Wiekaard propt het koekenpakket in zijn tas; hij zou ’t thuis nog wel fraai inpakken. Bij het verlaten der winkel roept Geit hem nog toe: ‘Moak d’r moar ’n grap van biej oe broer, diej zal ôk wel denk’m: ’t zien bietjes!’, hetwelk het vernederende gevoel, dat zich in de winkel meester heeft gemaakt van onze Brabander in Deventer, verzacht.

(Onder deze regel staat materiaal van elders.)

===== src/rtl/bht_update_ctrl.sv =====
// BHT write-port sequencer: pattern-table init walk, then in-order
// draining of queued resolved-branch updates, one write per cycle.
module bht_update_ctrl #(
  parameter int DEPTH        = 4,
  parameter int INIT_ENTRIES = 1024,
  localparam int PW = $clog2(DEPTH),
  localparam int CW = PW + 1,
  localparam int IW = $clog2(INIT_ENTRIES)
) (
  input  logic          clk,
  input  logic          reset,
  input  logic          upd_valid,
  input  logic [15:0]   upd_pc,
  input  logic          upd_taken,
  output logic          upd_ready,
  input  logic          flush,
  input  logic          reinit,
  input  logic          hold,
  output logic          bht_write,
  output logic [15:0]   bht_write_pc,
  output logic          bht_taken,
  output logic          init_write,
  output logic [IW-1:0] init_index,
  output logic          init_active,
  output logic [CW-1:0] count
);

  typedef enum logic {INIT, RUN} state_e;

  typedef struct packed {
    logic [15:0] pc;
    logic        taken;
  } upd_t;

  state_e          state_q, state_d;
  logic [IW-1:0]   idx_q, idx_d;
  logic [PW-1:0]   wr_q, wr_d;
  logic [PW-1:0]   rd_q, rd_d;
  logic [CW-1:0]   cnt_q, cnt_d;
  upd_t            mem_q [DEPTH];
  logic            run, push, pop;

  assign run         = (state_q == RUN);
  assign init_active = !run;
  assign init_write  = !run;
  assign init_index  = idx_q;
  assign count       = cnt_q;

  // Readiness ignores a same-cycle pop so it never depends on hold.
  assign upd_ready = run && (cnt_q != CW'(DEPTH))
                   && !flush && !reinit;
  assign bht_write = run && (cnt_q != '0)
                   && !hold && !flush && !reinit;

  assign push = upd_valid && upd_ready;
  assign pop  = bht_write;

  assign bht_write_pc = mem_q[rd_q].pc;
  assign bht_taken    = mem_q[rd_q].taken;

  always_comb begin
    state_d = state_q;
    idx_d   = idx_q;
    wr_d    = wr_q;
    rd_d    = rd_q;
    cnt_d   = cnt_q;
    unique case (state_q)
      INIT: begin
        if (reinit) begin
          idx_d = '0;
        end else begin
          idx_d = idx_q + IW'(1);
          if (idx_q == IW'(INIT_ENTRIES - 1))
            state_d = RUN;
        end
      end
      RUN: begin
        if (reinit) begin
          state_d = INIT;
          idx_d   = '0;
          wr_d    = '0;
          rd_d    = '0;
          cnt_d   = '0;
        end else if (flush) begin
          wr_d  = '0;
          rd_d  = '0;
          cnt_d = '0;
        end else begin
          if (push) wr_d = wr_q + PW'(1);
          if (pop)  rd_d = rd_q + PW'(1);
          cnt_d = cnt_q + CW'(push) - CW'(pop);
        end
      end
      default: state_d = INIT;
    endcase
  end

  always_ff @(posedge clk) begin
    if (reset) begin
      state_q <= INIT;
      idx_q   <= '0;
      wr_q    <= '0;
      rd_q    <= '0;
      cnt_q   <= '0;
    end else begin
      state_q <= state_d;
      idx_q   <= idx_d;
      wr_q    <= wr_d;
      rd_q    <= rd_d;
      cnt_q   <= cnt_d;
    end
  end

  // Storage needs no reset; only the pointers define validity.
  always_ff @(posedge clk) begin
    if (push)
      mem_q[wr_q] <= '{pc: upd_pc, taken: upd_taken};
  end

endmodule
===== config.mk =====
export PLATFORM = sky130hd
export DESIGN_NAME = calc_ctrl
export DESIGN_NICKNAME = d
export VERILOG_FILES = /design/src/rtl/calc_ctrl.sv
export SDC_FILE = /design/constraint.sdc
export NUM_CORES = 1
export LEC_CHECK = 0
export ABC_AREA = 1
export BUFFER_PORTS_ARGS = -buffer_cell sky130_fd_sc_hd__buf_4
export CAP_MARGIN = 10
export CORE_UTILIZATION = 57
export CTS_CLUSTER_DIAMETER = 200
export DETAILED_ROUTE_END_ITERATION = 10
export GPL_TIMING_DRIVEN = 0
export MAX_ROUTING_LAYER = met4
export PLACE_DENSITY = 0.85
export SLEW_MARGIN = 20
export SYNTH_ARGS = -nofsm -noshare
export SYNTH_HDL_FRONTEND = slang
export SYNTH_SLANG_ARGS = --single-unit

===== constraint.sdc =====
create_clock -name clk -period 3.2 [get_ports clk]
set_input_delay 0.32 -clock clk [delete_from_list [all_inputs] [get_ports clk]]
set_output_delay 0.32 -clock clk [all_outputs]
set_load 0.005 [all_outputs]
File: src/rtl/predecode_timing.sv
// 6502C opcode front end: IR capture, T-state counter, predecode, RES/NMI/IRQ -> BRK injection.
// Latency: opcode sampled at the T1 edge; IR and predecode valid the following cycle.
// Backpressure: RDY=0 freezes IR, T-state and interrupt bookkeeping; NMI edges are still caught.
`timescale 1ns/1ps
module predecode_timing #(
    parameter int         T_MAX  = 7,
    parameter logic [7:0] BRK_OP = 8'h00
) (
    input  logic              phi2,
    input  logic              RES_n,
    predecode_timing_if.slave bus
);
    localparam logic [2:0] TMAX3 = 3'(T_MAX);

    logic [7:0] ir;
    logic [2:0] tstate;
    logic       int_force;
    logic [1:0] int_src;
    logic       t_timeout;
    logic       nmi_pend;
    logic       nmi_prev;
    logic       res_pend;

    logic       t1;
    logic       irq_req;
    logic       int_req;
    logic       nmi_edge;
    logic       take_nmi;
    logic       one_byte;
    logic       imm;
    logic       two_cycle;

    assign t1       = (tstate == 3'd1);
    assign irq_req  = ~bus.IRQ_n & ~bus.I_flag;
    assign int_req  = res_pend | nmi_pend | irq_req;
    assign nmi_edge = nmi_prev & ~bus.NMI_n;
    // RES outranks NMI, so a pending NMI survives a reset-sourced BRK.
    assign take_nmi = bus.RDY & t1 & ~res_pend & nmi_pend;

    // Push/pull (08/28/48/68) are one-byte but need stack cycles.
    assign one_byte  = (ir[3:0] == 4'h8) | (ir[3:0] == 4'hA);
    assign imm       = (ir[4:0] == 5'b01001) |
                       (ir[7] & ((ir[4:0] == 5'b00000) | (ir[4:0] == 5'b00010)));
    assign two_cycle = (one_byte & ~(~ir[7] & ~ir[4] & (ir[3:0] == 4'h8))) | imm;

    always_ff @(posedge phi2 or negedge RES_n) begin
        if (!RES_n) begin
            ir        <= 8'h00;
            tstate    <= 3'd1;
            int_force <= 1'b0;
            int_src   <= 2'b00;
            t_timeout <= 1'b0;
            nmi_pend  <= 1'b0;
            nmi_prev  <= 1'b1;
            res_pend  <= 1'b1;
        end else begin
            nmi_prev  <= bus.NMI_n;
            t_timeout <= 1'b0;

            if (nmi_edge)
                nmi_pend <= 1'b1;
            else if (take_nmi)
                nmi_pend <= 1'b0;

            if (bus.RDY) begin
                if (t1) begin
                    tstate <= 3'd2;
                    if (int_req) begin
                        ir        <= BRK_OP;
                        int_force <= 1'b1;
                        if (res_pend) begin
                            int_src  <= 2'b11;
                            res_pend <= 1'b0;
                        end else if (nmi_pend) begin
                            int_src <= 2'b10;
                        end else begin
                            int_src <= 2'b01;
                        end
                    end else begin
                        ir        <= bus.extDataBus;
                        int_force <= 1'b0;
                        int_src   <= 2'b00;
                    end
                end else if ((tstate == 3'd2) && two_cycle && !int_force) begin
                    tstate <= 3'd1;
                end else if (bus.T_END) begin
                    tstate <= 3'd1;
                end else if (tstate >= TMAX3) begin
                    tstate    <= 3'd1;
                    t_timeout <= 1'b1;
                end else begin
                    tstate <= tstate + 3'd1;
                end
            end
        end
    end

    assign bus.IR       = ir;
    assign bus.tstate   = tstate;
    assign bus.SYNC     = t1;
    assign bus.ONEBYTE  = one_byte;
    assign bus.TWOCYCLE = two_cycle;
    assign bus.intForce = int_force;
    assign bus.intSrc   = int_src;
    assign bus.tTimeout = t_timeout;
endmodule
==> src/rtl/fir_coef_loader.sv <==
// Double-buffered coefficient store for the serial FIR: streams a set into the shadow bank,
// swaps it active at the next sample boundary, and serves the active bank through a registered read port.
module fir_coef_loader #(
   parameter int unsigned WIDTH = 18,
   parameter int unsigned TAPS  = 64,
   parameter int unsigned AW    = $clog2(TAPS)
) (
   input  logic             clk,
   input  logic             rst,
   input  logic             s_valid,
   output logic             s_ready,
   input  logic [WIDTH-1:0] s_data,
   input  logic             s_last,
   input  logic             swap_req,
   input  logic [AW-1:0]    rd_index,
   output logic [WIDTH-1:0] rd_coef,
   output logic             active_bank,
   output logic             load_done,
   output logic             load_err
);

   localparam logic [AW-1:0] LAST_IDX = AW'(TAPS - 1);

   typedef enum logic [2:0] {
      ST_CLEAR,
      ST_IDLE,
      ST_LOAD,
      ST_DRAIN,
      ST_ERR_DONE,
      ST_PEND
   } state_t;

   state_t           state_q, state_d;
   logic [AW-1:0]    wr_ptr_q, wr_ptr_d;
   logic             s_ready_q, s_ready_d;
   logic [WIDTH-1:0] rd_coef_q, rd_coef_d;
   logic             active_bank_q, active_bank_d;
   logic             load_done_q, load_done_d;
   logic             load_err_q, load_err_d;

   logic [WIDTH-1:0] bank0_q [TAPS];
   logic [WIDTH-1:0] bank1_q [TAPS];

   logic             xfer;
   logic             we_shadow;
   logic             we_both;
   logic             we0;
   logic             we1;
   logic [AW-1:0]    waddr;
   logic [WIDTH-1:0] wdata;

   assign xfer = s_valid & s_ready_q;

   // Next-state, write-port and registered-output logic
   always_comb begin
      state_d       = state_q;
      wr_ptr_d      = wr_ptr_q;
      active_bank_d = active_bank_q;
      load_done_d   = 1'b0;
      load_err_d    = 1'b0;
      we_shadow     = 1'b0;
      we_both       = 1'b0;
      waddr         = wr_ptr_q;
      wdata         = s_data;

      case (state_q)
         ST_CLEAR: begin
            we_both  = 1'b1;
            wdata    = '0;
            wr_ptr_d = wr_ptr_q + AW'(1);
            if (wr_ptr_q == LAST_IDX) begin
               state_d  = ST_IDLE;
               wr_ptr_d = '0;
            end
         end
         ST_IDLE: begin
            if (xfer) begin
               we_shadow = 1'b1;
               waddr     = '0;
               wr_ptr_d  = AW'(1);
               state_d   = s_last ? ST_ERR_DONE : ST_LOAD;
            end
         end
         ST_LOAD: begin
            if (xfer) begin
               we_shadow = 1'b1;
               wr_ptr_d  = wr_ptr_q + AW'(1);
               if (wr_ptr_q == LAST_IDX) begin
                  wr_ptr_d = '0;
                  if (s_last) begin
                     state_d = ST_PEND;
                  end else begin
                     load_err_d = 1'b1;
                     state_d    = ST_DRAIN;
                  end
               end else if (s_last) begin
                  load_err_d = 1'b1;
                  wr_ptr_d   = '0;
                  state_d    = ST_IDLE;
               end
            end
         end
         ST_DRAIN: begin
            if (xfer && s_last) begin
               state_d = ST_IDLE;
            end
         end
         ST_ERR_DONE: begin
            load_err_d = 1'b1;
            wr_ptr_d   = '0;
            state_d    = ST_IDLE;
         end
         ST_PEND: begin
            if (swap_req) begin
               active_bank_d = ~active_bank_q;
               load_done_d   = 1'b1;
               wr_ptr_d      = '0;
               state_d       = ST_IDLE;
            end
         end
         default: begin
            state_d  = ST_CLEAR;
            wr_ptr_d = '0;
         end
      endcase

      s_ready_d = (state_d == ST_IDLE) || (state_d == ST_LOAD) || (state_d == ST_DRAIN);

      // Old bank is read in the swap cycle because active_bank_q has not yet toggled
      if (state_q == ST_CLEAR) begin
         rd_coef_d = '0;
      end else if (active_bank_q) begin
         rd_coef_d = bank1_q[rd_index];
      end else begin
         rd_coef_d = bank0_q[rd_index];
      end
   end

   assign we0 = we_both | (we_shadow & active_bank_q);
   assign we1 = we_both | (we_shadow & ~active_bank_q);

   always_ff @(posedge clk) begin
      if (rst) begin
         state_q       <= ST_CLEAR;
         wr_ptr_q      <= '0;
         s_ready_q     <= 1'b0;
         rd_coef_q     <= '0;
         active_bank_q <= 1'b0;
         load_done_q   <= 1'b0;
         load_err_q    <= 1'b0;
      end else begin
         state_q       <= state_d;
         wr_ptr_q      <= wr_ptr_d;
         s_ready_q     <= s_ready_d;
         rd_coef_q     <= rd_coef_d;
         active_bank_q <= active_bank_d;
         load_done_q   <= load_done_d;
         load_err_q    <= load_err_d;
      end
   end

   // Bank storage; contents are restored to zero by the CLEAR sweep after reset
   always_ff @(posedge clk) begin
      if (we0) begin
         bank0_q[waddr] <= wdata;
      end
      if (we1) begin
         bank1_q[waddr] <= wdata;
      end
   end

   assign s_ready     = s_ready_q;
   assign rd_coef     = rd_coef_q;
   assign active_bank = active_bank_q;
   assign load_done   = load_done_q;
   assign load_err    = load_err_q;

endmodule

Maar de piepjonge auteur blinkt nog het allermeest uit in haar observatievermogen. Hoe ze bijvoorbeeld beschrijft dat een man in een restaurant terugkeert van een lang wc-bezoek en dan bij het zittengaan zijn bestek in de hand neemt, hoewel zijn bord leeg is, laat meesterlijk het ongemak zien van zo’n situatie. Als eerbetoon aan Beets en als stijloefening is De Toverlantaarn dus zeker geslaagd. Een misser is de keuze om een soort Hallmark-versie van Nederland te presenteren: de maatschappij die ze beschrijft is hopeloos ouderwets en irreëel. Met kerst zit de hele familie gezellig bij elkaar onder de kerstboom en ligt er sneeuw in de straten, de baby’s die geboren worden heten Albert, mannen vallen op vrouwen en vice versa, en als manlief voor de verandering eens kookt is het boerenstamppot. De vaderlandsliefde die soms van de pagina’s afdruipt maakt in een naoorlogse, postkoloniale tijd zelfs ongemakkelijk:

Want o, het Vaderland! Het Vaderland van ieder is heerlijk, in het Vaderland kan men zichzelf zijn, wat zeg ik; daar kan men zichzelf het méést zijn (…) Het Vaderland, eeuwig getrouwd met de Moedertaal; zij vormen eeuwig uw ouders, die u altijd verwelkomen, en die u nimmer verlaten wilt!

Kun je wel doen alsof de bijna tweehonderd jaar aan inzichten die tussen de Camera Obscura en De Toverlantaarn zit niet bestaat? Was het nou echt niet mogelijk geweest de huiselijke sfeer van de Camera op te roepen met een niet traditioneel, christelijk gezin? Voets heeft ook de keuze gemaakt om hedendaagse voorwerpen zoals airco’s in haar verhalen te voegen. Meer nuance over het ‘schilderachtige’ Nederland van de negentiende eeuw, in plaats van verheerlijking ervan, had het boek zeker kunnen gebruiken. Zelfs Beets verwees in de Camera Obscura immers al naar de overzeese koloniën.

Martijn van Bruggen

Suzanne Voets – De Toverlantaarn. De Arbeiderspers, Amsterdam. 264 blz. € 22,50.